→ Instructions to follow: Copy out the listing beneath, missing nothing.

→ Material for this task:

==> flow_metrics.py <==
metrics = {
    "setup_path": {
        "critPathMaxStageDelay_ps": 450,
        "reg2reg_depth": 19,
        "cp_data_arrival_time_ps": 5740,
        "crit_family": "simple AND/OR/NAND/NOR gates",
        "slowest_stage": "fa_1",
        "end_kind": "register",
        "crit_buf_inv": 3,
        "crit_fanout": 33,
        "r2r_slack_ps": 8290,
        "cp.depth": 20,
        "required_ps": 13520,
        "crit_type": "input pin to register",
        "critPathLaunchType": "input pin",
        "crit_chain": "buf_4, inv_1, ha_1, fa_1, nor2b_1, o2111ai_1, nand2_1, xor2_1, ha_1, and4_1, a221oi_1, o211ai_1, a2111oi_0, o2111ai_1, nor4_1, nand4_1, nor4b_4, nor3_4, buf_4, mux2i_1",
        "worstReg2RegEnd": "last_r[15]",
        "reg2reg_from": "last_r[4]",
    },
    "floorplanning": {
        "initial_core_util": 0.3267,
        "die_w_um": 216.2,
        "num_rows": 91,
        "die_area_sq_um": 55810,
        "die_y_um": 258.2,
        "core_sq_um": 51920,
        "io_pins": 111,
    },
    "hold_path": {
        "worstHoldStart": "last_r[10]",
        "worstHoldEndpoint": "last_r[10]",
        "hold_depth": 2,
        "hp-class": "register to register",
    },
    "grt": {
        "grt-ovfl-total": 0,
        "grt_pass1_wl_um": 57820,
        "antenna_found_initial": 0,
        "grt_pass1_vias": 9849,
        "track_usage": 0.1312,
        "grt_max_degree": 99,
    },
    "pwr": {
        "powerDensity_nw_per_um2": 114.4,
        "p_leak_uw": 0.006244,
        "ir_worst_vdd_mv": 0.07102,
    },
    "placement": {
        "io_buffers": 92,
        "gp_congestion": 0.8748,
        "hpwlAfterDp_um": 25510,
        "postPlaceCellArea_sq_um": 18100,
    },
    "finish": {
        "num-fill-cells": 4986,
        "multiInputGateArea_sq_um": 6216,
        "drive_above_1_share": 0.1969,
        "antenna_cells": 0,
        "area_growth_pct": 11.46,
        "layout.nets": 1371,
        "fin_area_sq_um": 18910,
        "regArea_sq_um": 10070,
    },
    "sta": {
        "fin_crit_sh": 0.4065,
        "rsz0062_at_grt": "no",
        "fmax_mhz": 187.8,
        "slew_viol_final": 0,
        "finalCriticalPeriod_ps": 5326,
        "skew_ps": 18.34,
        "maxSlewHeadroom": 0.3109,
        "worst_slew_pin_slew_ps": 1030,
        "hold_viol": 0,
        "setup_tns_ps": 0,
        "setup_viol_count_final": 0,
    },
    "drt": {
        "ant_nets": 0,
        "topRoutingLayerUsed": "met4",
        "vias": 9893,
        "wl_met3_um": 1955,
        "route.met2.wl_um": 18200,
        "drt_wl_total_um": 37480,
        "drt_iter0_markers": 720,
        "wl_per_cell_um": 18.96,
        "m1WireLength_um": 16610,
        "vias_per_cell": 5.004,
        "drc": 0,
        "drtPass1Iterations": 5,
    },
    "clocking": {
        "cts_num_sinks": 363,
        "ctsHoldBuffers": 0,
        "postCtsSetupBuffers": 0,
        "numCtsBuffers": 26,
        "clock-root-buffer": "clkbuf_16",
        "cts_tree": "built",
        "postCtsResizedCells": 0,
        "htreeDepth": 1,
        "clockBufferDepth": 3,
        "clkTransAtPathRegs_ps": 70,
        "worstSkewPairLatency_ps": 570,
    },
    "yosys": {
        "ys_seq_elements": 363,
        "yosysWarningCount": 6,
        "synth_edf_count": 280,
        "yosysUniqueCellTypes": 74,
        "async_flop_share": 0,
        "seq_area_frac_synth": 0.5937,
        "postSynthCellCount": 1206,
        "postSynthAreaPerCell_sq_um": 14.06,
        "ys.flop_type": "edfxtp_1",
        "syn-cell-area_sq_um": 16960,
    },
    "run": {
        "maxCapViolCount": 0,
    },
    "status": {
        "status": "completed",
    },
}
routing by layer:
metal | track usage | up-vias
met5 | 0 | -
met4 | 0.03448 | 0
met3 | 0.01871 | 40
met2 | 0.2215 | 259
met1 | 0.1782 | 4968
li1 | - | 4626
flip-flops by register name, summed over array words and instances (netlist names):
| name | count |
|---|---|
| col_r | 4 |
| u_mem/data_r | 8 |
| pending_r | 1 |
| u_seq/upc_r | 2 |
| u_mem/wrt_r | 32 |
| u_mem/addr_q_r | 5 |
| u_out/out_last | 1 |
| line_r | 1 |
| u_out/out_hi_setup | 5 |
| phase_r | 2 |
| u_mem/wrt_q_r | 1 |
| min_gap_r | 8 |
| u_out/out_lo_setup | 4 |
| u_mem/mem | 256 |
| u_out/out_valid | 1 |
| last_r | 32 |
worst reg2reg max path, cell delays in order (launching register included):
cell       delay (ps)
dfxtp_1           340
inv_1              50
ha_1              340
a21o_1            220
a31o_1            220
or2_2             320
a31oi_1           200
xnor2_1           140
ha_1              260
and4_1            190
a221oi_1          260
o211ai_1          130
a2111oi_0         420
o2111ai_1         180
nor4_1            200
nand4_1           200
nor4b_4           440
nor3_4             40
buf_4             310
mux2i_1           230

→ Response below:
==> flow_metrics.py <==
metrics = {
    "setup_path": {
        "critPathMaxStageDelay_ps": 450,
        "reg2reg_depth": 19,
        "cp_data_arrival_time_ps": 5740,
        "crit_family": "simple AND/OR/NAND/NOR gates",
        "slowest_stage": "fa_1",
        "end_kind": "register",
        "crit_buf_inv": 3,
        "crit_fanout": 33,
        "r2r_slack_ps": 8290,
        "cp.depth": 20,
        "required_ps": 13520,
        "crit_type": "input pin to register",
        "critPathLaunchType": "input pin",
        "crit_chain": "buf_4, inv_1, ha_1, fa_1, nor2b_1, o2111ai_1, nand2_1, xor2_1, ha_1, and4_1, a221oi_1, o211ai_1, a2111oi_0, o2111ai_1, nor4_1, nand4_1, nor4b_4, nor3_4, buf_4, mux2i_1",
        "worstReg2RegEnd": "last_r[15]",
        "reg2reg_from": "last_r[4]",
    },
    "floorplanning": {
        "initial_core_util": 0.3267,
        "die_w_um": 216.2,
        "num_rows": 91,
        "die_area_sq_um": 55810,
        "die_y_um": 258.2,
        "core_sq_um": 51920,
        "io_pins": 111,
    },
    "hold_path": {
        "worstHoldStart": "last_r[10]",
        "worstHoldEndpoint": "last_r[10]",
        "hold_depth": 2,
        "hp-class": "register to register",
    },
    "grt": {
        "grt-ovfl-total": 0,
        "grt_pass1_wl_um": 57820,
        "antenna_found_initial": 0,
        "grt_pass1_vias": 9849,
        "track_usage": 0.1312,
        "grt_max_degree": 99,
    },
    "pwr": {
        "powerDensity_nw_per_um2": 114.4,
        "p_leak_uw": 0.006244,
        "ir_worst_vdd_mv": 0.07102,
    },
    "placement": {
        "io_buffers": 92,
        "gp_congestion": 0.8748,
        "hpwlAfterDp_um": 25510,
        "postPlaceCellArea_sq_um": 18100,
    },
    "finish": {
        "num-fill-cells": 4986,
        "multiInputGateArea_sq_um": 6216,
        "drive_above_1_share": 0.1969,
        "antenna_cells": 0,
        "area_growth_pct": 11.46,
        "layout.nets": 1371,
        "fin_area_sq_um": 18910,
        "regArea_sq_um": 10070,
    },
    "sta": {
        "fin_crit_sh": 0.4065,
        "rsz0062_at_grt": "no",
        "fmax_mhz": 187.8,
        "slew_viol_final": 0,
        "finalCriticalPeriod_ps": 5326,
        "skew_ps": 18.34,
        "maxSlewHeadroom": 0.3109,
        "worst_slew_pin_slew_ps": 1030,
        "hold_viol": 0,
        "setup_tns_ps": 0,
        "setup_viol_count_final": 0,
    },
    "drt": {
        "ant_nets": 0,
        "topRoutingLayerUsed": "met4",
        "vias": 9893,
        "wl_met3_um": 1955,
        "route.met2.wl_um": 18200,
        "drt_wl_total_um": 37480,
        "drt_iter0_markers": 720,
        "wl_per_cell_um": 18.96,
        "m1WireLength_um": 16610,
        "vias_per_cell": 5.004,
        "drc": 0,
        "drtPass1Iterations": 5,
    },
    "clocking": {
        "cts_num_sinks": 363,
        "ctsHoldBuffers": 0,
        "postCtsSetupBuffers": 0,
        "numCtsBuffers": 26,
        "clock-root-buffer": "clkbuf_16",
        "cts_tree": "built",
        "postCtsResizedCells": 0,
        "htreeDepth": 1,
        "clockBufferDepth": 3,
        "clkTransAtPathRegs_ps": 70,
        "worstSkewPairLatency_ps": 570,
    },
    "yosys": {
        "ys_seq_elements": 363,
        "yosysWarningCount": 6,
        "synth_edf_count": 280,
        "yosysUniqueCellTypes": 74,
        "async_flop_share": 0,
        "seq_area_frac_synth": 0.5937,
        "postSynthCellCount": 1206,
        "postSynthAreaPerCell_sq_um": 14.06,
        "ys.flop_type": "edfxtp_1",
        "syn-cell-area_sq_um": 16960,
    },
    "run": {
        "maxCapViolCount": 0,
    },
    "status": {
        "status": "completed",
    },
}
routing by layer:
metal | track usage | up-vias
met5 | 0 | -
met4 | 0.03448 | 0
met3 | 0.01871 | 40
met2 | 0.2215 | 259
met1 | 0.1782 | 4968
li1 | - | 4626
flip-flops by register name, summed over array words and instances (netlist names):
| name | count |
|---|---|
| col_r | 4 |
| u_mem/data_r | 8 |
| pending_r | 1 |
| u_seq/upc_r | 2 |
| u_mem/wrt_r | 32 |
| u_mem/addr_q_r | 5 |
| u_out/out_last | 1 |
| line_r | 1 |
| u_out/out_hi_setup | 5 |
| phase_r | 2 |
| u_mem/wrt_q_r | 1 |
| min_gap_r | 8 |
| u_out/out_lo_setup | 4 |
| u_mem/mem | 256 |
| u_out/out_valid | 1 |
| last_r | 32 |
worst reg2reg max path, cell delays in order (launching register included):
cell       delay (ps)
dfxtp_1           340
inv_1              50
ha_1              340
a21o_1            220
a31o_1            220
or2_2             320
a31oi_1           200
xnor2_1           140
ha_1              260
and4_1            190
a221oi_1          260
o211ai_1          130
a2111oi_0         420
o2111ai_1         180
nor4_1            200
nand4_1           200
nor4b_4           440
nor3_4             40
buf_4             310
mux2i_1           230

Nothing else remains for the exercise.